A well-constructed plot can be more effective than a table in communicating key points of what authors seem to communicate about their data. This is especially true for showing comparisons or trends.
Below we demonstrate how to take information from a table and depict it in a plot using ggplot2.
The example is from Bergin, A. E. (1991). Values and religious issues in psychotherapy and mental health. American Psychologist, 46(4), 394-403. We used Table 2, Religious Preferences of Professional Groups Versus The Public At Large.
We started by putting the data from Table 2 into a .csv file in Excel. We then uploaded the data into R and named the dataset “Spirituality”.
Spirituality <- read.csv("~/Desktop/Percent_Professionals.csv")

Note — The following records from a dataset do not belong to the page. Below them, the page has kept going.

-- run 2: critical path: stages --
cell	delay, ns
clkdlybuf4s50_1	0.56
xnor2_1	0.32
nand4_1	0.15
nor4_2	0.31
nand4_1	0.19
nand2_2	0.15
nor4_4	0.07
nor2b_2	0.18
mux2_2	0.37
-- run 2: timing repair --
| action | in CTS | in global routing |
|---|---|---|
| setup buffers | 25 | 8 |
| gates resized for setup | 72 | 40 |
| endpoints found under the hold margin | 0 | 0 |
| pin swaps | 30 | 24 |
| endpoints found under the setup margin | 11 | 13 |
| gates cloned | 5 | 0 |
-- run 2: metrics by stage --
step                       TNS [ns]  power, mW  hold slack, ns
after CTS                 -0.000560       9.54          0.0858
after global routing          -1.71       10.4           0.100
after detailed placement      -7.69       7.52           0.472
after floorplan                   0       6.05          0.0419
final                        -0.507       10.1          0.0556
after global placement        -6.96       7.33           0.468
$ cat config.mk
export PLATFORM = sky130hd
export DESIGN_NAME = afe_serial_writer
export DESIGN_NICKNAME = d
export VERILOG_FILES = /design/src/rtl/afe_serial_pkg.sv /design/src/rtl/afe_sclk_gen.sv /design/src/rtl/afe_serial_writer.sv
export SDC_FILE = /design/constraint.sdc
export NUM_CORES = 1
export LEC_CHECK = 0
export CAP_MARGIN = 10
export CORE_MARGIN = 2
export CORE_UTILIZATION = 58
export CTS_CLUSTER_SIZE = 40
export DETAILED_ROUTE_END_ITERATION = 8
export GPL_ROUTABILITY_DRIVEN = 0
export PLACE_DENSITY = 0.85
export SLEW_MARGIN = 20
export SYNTH_ARGS = -nofsm -noshare
export SYNTH_HDL_FRONTEND = slang
export SYNTH_HIERARCHICAL = 1
export SYNTH_SLANG_ARGS = --single-unit
$ cat constraint.sdc
create_clock -name clk -period 3.61 [get_ports clk]
set_input_delay 0.361 -clock clk [delete_from_list [all_inputs] [get_ports clk]]
set_output_delay 0.361 -clock clk [all_outputs]
set_load 0.005 [all_outputs]
$ cat src/rtl/afe_serial_pkg.sv
// afe_serial_pkg: shared types and widths for the AFE serial link.
// Command width matches the controller's command field.
package afe_serial_pkg;

    localparam int AFE_CMD_WIDTH = 20;
    localparam int AFE_RD_WIDTH  = 16;

    typedef enum logic [2:0] {
        S_IDLE,
        S_SETUP,
        S_SHIFT,
        S_HOLD,
        S_GAP
    } afe_state_e;

endpackage
File: config.mk
export PLATFORM = sky130hd
export DESIGN_NAME = nn_complex_array
export DESIGN_NICKNAME = d
export VERILOG_FILES = /design/src/rtl/nn_complex_pkg.sv /design/src/rtl/nn_complex_lane.sv /design/src/rtl/nn_complex_array.sv
export SDC_FILE = /design/constraint.sdc
export NUM_CORES = 1
export LEC_CHECK = 0
export CAP_MARGIN = 20
export CORE_MARGIN = 4
export CORE_UTILIZATION = 30
export DETAILED_ROUTE_END_ITERATION = 6
export DONT_BUFFER_PORTS = 1
export GPL_TIMING_DRIVEN = 0
export PLACE_DENSITY = 0.55
export REMOVE_ABC_BUFFERS = 1
export SYNTH_ARGS = -nofsm -noshare
export SYNTH_HDL_FRONTEND = slang
export SYNTH_SLANG_ARGS = --single-unit
File: constraint.sdc
create_clock -name clk -period 2.58 [get_ports clk]
set_input_delay 0.387 -clock clk [delete_from_list [all_inputs] [get_ports clk]]
set_output_delay 0.387 -clock clk [all_outputs]
set_load 0.02 [all_outputs]
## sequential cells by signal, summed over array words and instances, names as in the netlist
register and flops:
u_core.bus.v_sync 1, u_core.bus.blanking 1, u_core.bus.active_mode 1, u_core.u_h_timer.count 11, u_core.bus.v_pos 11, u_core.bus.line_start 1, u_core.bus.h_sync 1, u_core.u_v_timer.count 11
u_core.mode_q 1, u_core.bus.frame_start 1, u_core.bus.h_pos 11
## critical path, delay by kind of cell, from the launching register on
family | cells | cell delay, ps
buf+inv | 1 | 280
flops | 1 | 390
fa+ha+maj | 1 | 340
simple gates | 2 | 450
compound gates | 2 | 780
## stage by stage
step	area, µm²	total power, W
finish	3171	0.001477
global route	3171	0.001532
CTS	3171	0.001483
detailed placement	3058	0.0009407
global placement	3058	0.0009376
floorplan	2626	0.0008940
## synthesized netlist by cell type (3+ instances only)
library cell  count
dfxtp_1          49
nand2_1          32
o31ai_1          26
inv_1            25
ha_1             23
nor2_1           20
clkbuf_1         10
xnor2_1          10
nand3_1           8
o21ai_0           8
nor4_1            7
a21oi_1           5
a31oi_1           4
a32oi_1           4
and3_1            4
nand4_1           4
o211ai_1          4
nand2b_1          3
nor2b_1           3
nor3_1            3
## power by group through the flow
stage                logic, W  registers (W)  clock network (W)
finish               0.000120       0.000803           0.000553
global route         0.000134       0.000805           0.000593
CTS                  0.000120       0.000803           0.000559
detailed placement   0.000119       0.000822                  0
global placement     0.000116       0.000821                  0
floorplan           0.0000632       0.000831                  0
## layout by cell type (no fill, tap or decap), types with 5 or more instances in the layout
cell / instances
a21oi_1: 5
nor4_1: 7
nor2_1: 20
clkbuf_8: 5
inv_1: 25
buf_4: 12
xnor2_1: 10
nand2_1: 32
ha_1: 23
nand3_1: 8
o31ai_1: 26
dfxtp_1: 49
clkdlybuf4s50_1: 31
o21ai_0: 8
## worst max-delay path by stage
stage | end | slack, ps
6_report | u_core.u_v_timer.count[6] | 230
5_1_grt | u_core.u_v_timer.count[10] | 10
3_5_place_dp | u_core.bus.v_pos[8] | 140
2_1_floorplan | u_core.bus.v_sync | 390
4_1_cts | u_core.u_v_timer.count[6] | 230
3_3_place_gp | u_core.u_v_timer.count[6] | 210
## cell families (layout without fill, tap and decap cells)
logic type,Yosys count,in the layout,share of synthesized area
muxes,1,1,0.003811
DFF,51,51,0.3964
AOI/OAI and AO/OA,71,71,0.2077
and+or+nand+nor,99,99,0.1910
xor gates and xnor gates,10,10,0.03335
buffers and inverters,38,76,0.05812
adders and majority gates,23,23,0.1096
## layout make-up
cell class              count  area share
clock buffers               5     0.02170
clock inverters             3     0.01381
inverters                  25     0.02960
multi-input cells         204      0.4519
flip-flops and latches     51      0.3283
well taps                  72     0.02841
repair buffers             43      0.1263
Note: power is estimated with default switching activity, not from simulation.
<file path="config.mk">
export PLATFORM = sky130hd
export DESIGN_NAME = scl_poly4_filter
export DESIGN_NICKNAME = d
export VERILOG_FILES = /design/src/rtl/scl_poly4_filter.sv
export SDC_FILE = /design/constraint.sdc
export NUM_CORES = 2
export LEC_CHECK = 0
export ABC_AREA = 0
export BUFFER_PORTS_ARGS = -buffer_cell sky130_fd_sc_hd__buf_2
export CAP_MARGIN = 20
export CORE_ASPECT_RATIO = 0.8
export CORE_UTILIZATION = 45
export DETAILED_ROUTE_END_ITERATION = 8
export PLACE_DENSITY = 0.6
export SLEW_MARGIN = 0
export SYNTH_ARGS = -nofsm -noshare
export SYNTH_HDL_FRONTEND = slang
export SYNTH_SLANG_ARGS = --single-unit
</file>
<file path="constraint.sdc">
create_clock -name clk_scl -period 6.3 [get_ports clk_scl]
set_input_delay 1.26 -clock clk_scl [delete_from_list [all_inputs] [get_ports clk_scl]]
set_output_delay 1.26 -clock clk_scl [all_outputs]
set_load 0.01 [all_outputs]
</file>
### src/rtl/fir_mc_engine.sv
// Time-multiplexed multi-channel FIR engine. One shared multiply-accumulator walks every
// tap of every channel of an accepted frame, one MAC per clock, then publishes the whole
// frame at once. Coefficients are runtime-loadable and shared by all channels.
//
// Ports:
//   ck         clock
//   rst_n      asynchronous active-low reset
//   in_valid   input frame valid
//   in_ready   engine idle and able to accept a frame
//   in_data    N_CH signed samples, channel c at [c*DW +: DW]
//   bypass     sampled at accept; 1 = output the latched samples unfiltered
//   out_valid  one-cycle pulse when out_data carries a new frame
//   out_data   N_CH signed results, held until the next out_valid
//   coef_we    coefficient write strobe (honoured only while idle)
//   coef_addr  tap index for the write
//   coef_data  signed coefficient value
//   busy       high whenever the engine is not idle
module fir_mc_engine #(
  parameter int unsigned DW    = 16,
  parameter int unsigned CW    = 16,
  parameter int unsigned NTAPS = 16,
  parameter int unsigned N_CH  = 2,
  parameter int unsigned SHIFT = 15
) (
  input  logic                      ck,
  input  logic                      rst_n,
  input  logic                      in_valid,
  output logic                      in_ready,
  input  logic [N_CH*DW-1:0]        in_data,
  input  logic                      bypass,
  output logic                      out_valid,
  output logic [N_CH*DW-1:0]        out_data,
  input  logic                      coef_we,
  input  logic [$clog2(NTAPS)-1:0]  coef_addr,
  input  logic [CW-1:0]             coef_data,
  output logic                      busy
);

  localparam int unsigned AW   = $clog2(NTAPS);
  localparam int unsigned CHW  = (N_CH > 1) ? $clog2(N_CH) : 1;
  localparam int unsigned PW   = CW + DW;
  localparam int unsigned AccW = PW + AW;

  localparam logic [AW-1:0]         KLast    = AW'(NTAPS - 1);
  localparam logic [AW-1:0]         NTapsA   = AW'(NTAPS);
  localparam logic [CHW-1:0]        ChLast   = CHW'(N_CH - 1);
  localparam logic signed [CW-1:0]  MaxCoef  = {1'b0, {(CW-1){1'b1}}};
  localparam logic signed [AccW:0]  RndConst = (AccW+1)'(1) << (SHIFT - 1);
  localparam logic signed [AccW:0]  MaxV     = {{(AccW+2-DW){1'b0}}, {(DW-1){1'b1}}};
  localparam logic signed [AccW:0]  MinV     = {{(AccW+2-DW){1'b1}}, {(DW-1){1'b0}}};

  typedef enum logic [1:0] {StIdle, StLoad, StMac, StDone} state_e;

  state_e state_q, state_d;

  logic [N_CH*DW-1:0]       in_q;
  logic                     byp_q;
  logic [AW-1:0]            wp_q;
  logic [AW-1:0]            k_q;
  logic [CHW-1:0]           ch_q;
  logic signed [AccW-1:0]   acc_q;
  logic                     out_valid_q;
  logic [N_CH*DW-1:0]       out_data_q;
  logic signed [DW-1:0]     res_q  [N_CH];
  logic signed [DW-1:0]     dly_q  [N_CH][NTAPS];
  logic signed [CW-1:0]     coef_q [NTAPS];

  logic [AW-1:0]            rd_idx;
  logic signed [PW-1:0]     prod;
  logic signed [AccW-1:0]   acc_sum;
  logic signed [AccW:0]     acc_ext;
  logic signed [AccW:0]     rnd_sum;
  logic signed [AccW:0]     shifted;
  logic signed [DW-1:0]     sat;
  logic                     coef_wr;
  logic                     mac_last;

  // ---------------------------------------------------------------------------
  // FSM
  // ---------------------------------------------------------------------------
  always_ff @(posedge ck or negedge rst_n) begin
    if (!rst_n) begin
      state_q <= StIdle;
    end else begin
      state_q <= state_d;
    end
  end

  assign mac_last = (k_q == KLast) && (ch_q == ChLast);

  always_comb begin
    state_d  = state_q;
    in_ready = 1'b0;
    busy     = 1'b1;
    unique case (state_q)
      StIdle: begin
        in_ready = 1'b1;
        busy     = 1'b0;
        if (in_valid) state_d = StLoad;
      end
      StLoad:  state_d = StMac;
      StMac:   if (mac_last) state_d = StDone;
      StDone:  state_d = StIdle;
      default: state_d = StIdle;
    endcase
  end

  // ---------------------------------------------------------------------------
  // MAC datapath
  // ---------------------------------------------------------------------------
  always_comb begin
    // Tap k reads the sample written k frames ago: (wp - k) mod NTAPS. When wp < k the
    // AW-bit sum wraps back into range even if NTAPS is not a power of two.
    if (wp_q >= k_q) rd_idx = wp_q - k_q;
    else             rd_idx = wp_q - k_q + NTapsA;

    prod    = coef_q[k_q] * dly_q[ch_q][rd_idx];
    acc_sum = acc_q + {{AW{prod[PW-1]}}, prod};

    // Round half-up, arithmetic shift, then clamp to the signed DW-bit range.
    acc_ext = {acc_sum[AccW-1], acc_sum};
    rnd_sum = acc_ext + RndConst;
    shifted = rnd_sum >>> SHIFT;
    if (shifted > MaxV)      sat = MaxV[DW-1:0];
    else if (shifted < MinV) sat = MinV[DW-1:0];
    else                     sat = shifted[DW-1:0];
  end

  assign coef_wr = coef_we && (state_q == StIdle) && (32'(coef_addr) < NTAPS);

  always_ff @(posedge ck or negedge rst_n) begin
    if (!rst_n) begin
      in_q        <= '0;
      byp_q       <= 1'b0;
      wp_q        <= '0;
      k_q         <= '0;
      ch_q        <= '0;
      acc_q       <= '0;
      out_valid_q <= 1'b0;
      out_data_q  <= '0;
      for (int c = 0; c < N_CH; c++) begin
        res_q[c] <= '0;
        for (int t = 0; t < NTAPS; t++) dly_q[c][t] <= '0;
      end
      // Near-identity filter out of reset.
      for (int t = 0; t < NTAPS; t++) coef_q[t] <= (t == 0) ? MaxCoef : '0;
    end else begin
      out_valid_q <= 1'b0;
      if (coef_wr) coef_q[coef_addr] <= coef_data;

      unique case (state_q)
        StIdle: begin
          if (in_valid) begin
            in_q  <= in_data;
            byp_q <= bypass;
          end
        end
        StLoad: begin
          // Bypassed frames still enter the delay line so later frames see them.
          for (int c = 0; c < N_CH; c++) dly_q[c][wp_q] <= in_q[c*DW +: DW];
          acc_q <= '0;
          k_q   <= '0;
          ch_q  <= '0;
        end
        StMac: begin
          if (k_q == KLast) begin
            res_q[ch_q] <= sat;
            acc_q       <= '0;
            k_q         <= '0;
            ch_q        <= ch_q + 1'b1;
          end else begin
            acc_q <= acc_sum;
            k_q   <= k_q + 1'b1;
          end
        end
        StDone: begin
          out_valid_q <= 1'b1;
          for (int c = 0; c < N_CH; c++) begin
            out_data_q[c*DW +: DW] <= byp_q ? in_q[c*DW +: DW] : res_q[c];
          end
          wp_q <= (wp_q == KLast) ? '0 : wp_q + 1'b1;
        end
        default: ;
      endcase
    end
  end

  assign out_valid = out_valid_q;
  assign out_data  = out_data_q;

endmodule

We viewed the data using the head() and tail() functions to make sure it looked like we wanted it to.
head(Spirituality)
## Religion Prof Percent
## 1 Protestant MFT 49
## 2 Jewish MFT 12
## 3 Catholic MFT 14
## 4 Nonreligious MFT 15
## 5 Other MFT 9
## 6 Protestant SW 40
tail(Spirituality)
## Religion Prof Percent
## 25 Other Total 8
## 26 Protestant General 57
## 27 Jewish General 2
## 28 Catholic General 2
## 29 Nonreligious General 9
## 30 Other General 4
And we created factors to re-order the variables so they matched the order in Table 2.
Spirituality$Prof2 <- factor(Spirituality$Prof, c("MFT", "SW", "Psychiatrist",
"Psychologist", "Total", "General"))
Spirituality$Religion2 <- factor(Spirituality$Religion, c("Protestant", "Jewish",
"Catholic", "Nonreligious", "Other"))
We opened the packages ggplot2 and RColorBrewer. (If you haven't installed these packages before, you'll need to do that first.)
library(ggplot2)
library("RColorBrewer")
And now to the fun part! We used the code below to plot the Spirituality data. You will see that we used geom_point and geom_line to specify the type of plot we wanted (i.e., a scatterplot with lines connecting each point).
We did the following:
## Make Plot
ggplot(data = Spirituality, aes(x = Spirituality$Prof2, y = Percent, color = Spirituality$Religion2)) +
geom_point(size = 3) + geom_line(aes(group = Spirituality$Religion2), names.arg = (c)) +
theme_bw(14) + theme(axis.text.x = element_text(angle = -45, hjust = 0)) +
labs(x = "Mental Health Professionals vs. General Population", color = "Religious Preference") +
scale_color_brewer(palette = "Set1")
We hope this was helpful for all of you. Happy plotting and good luck!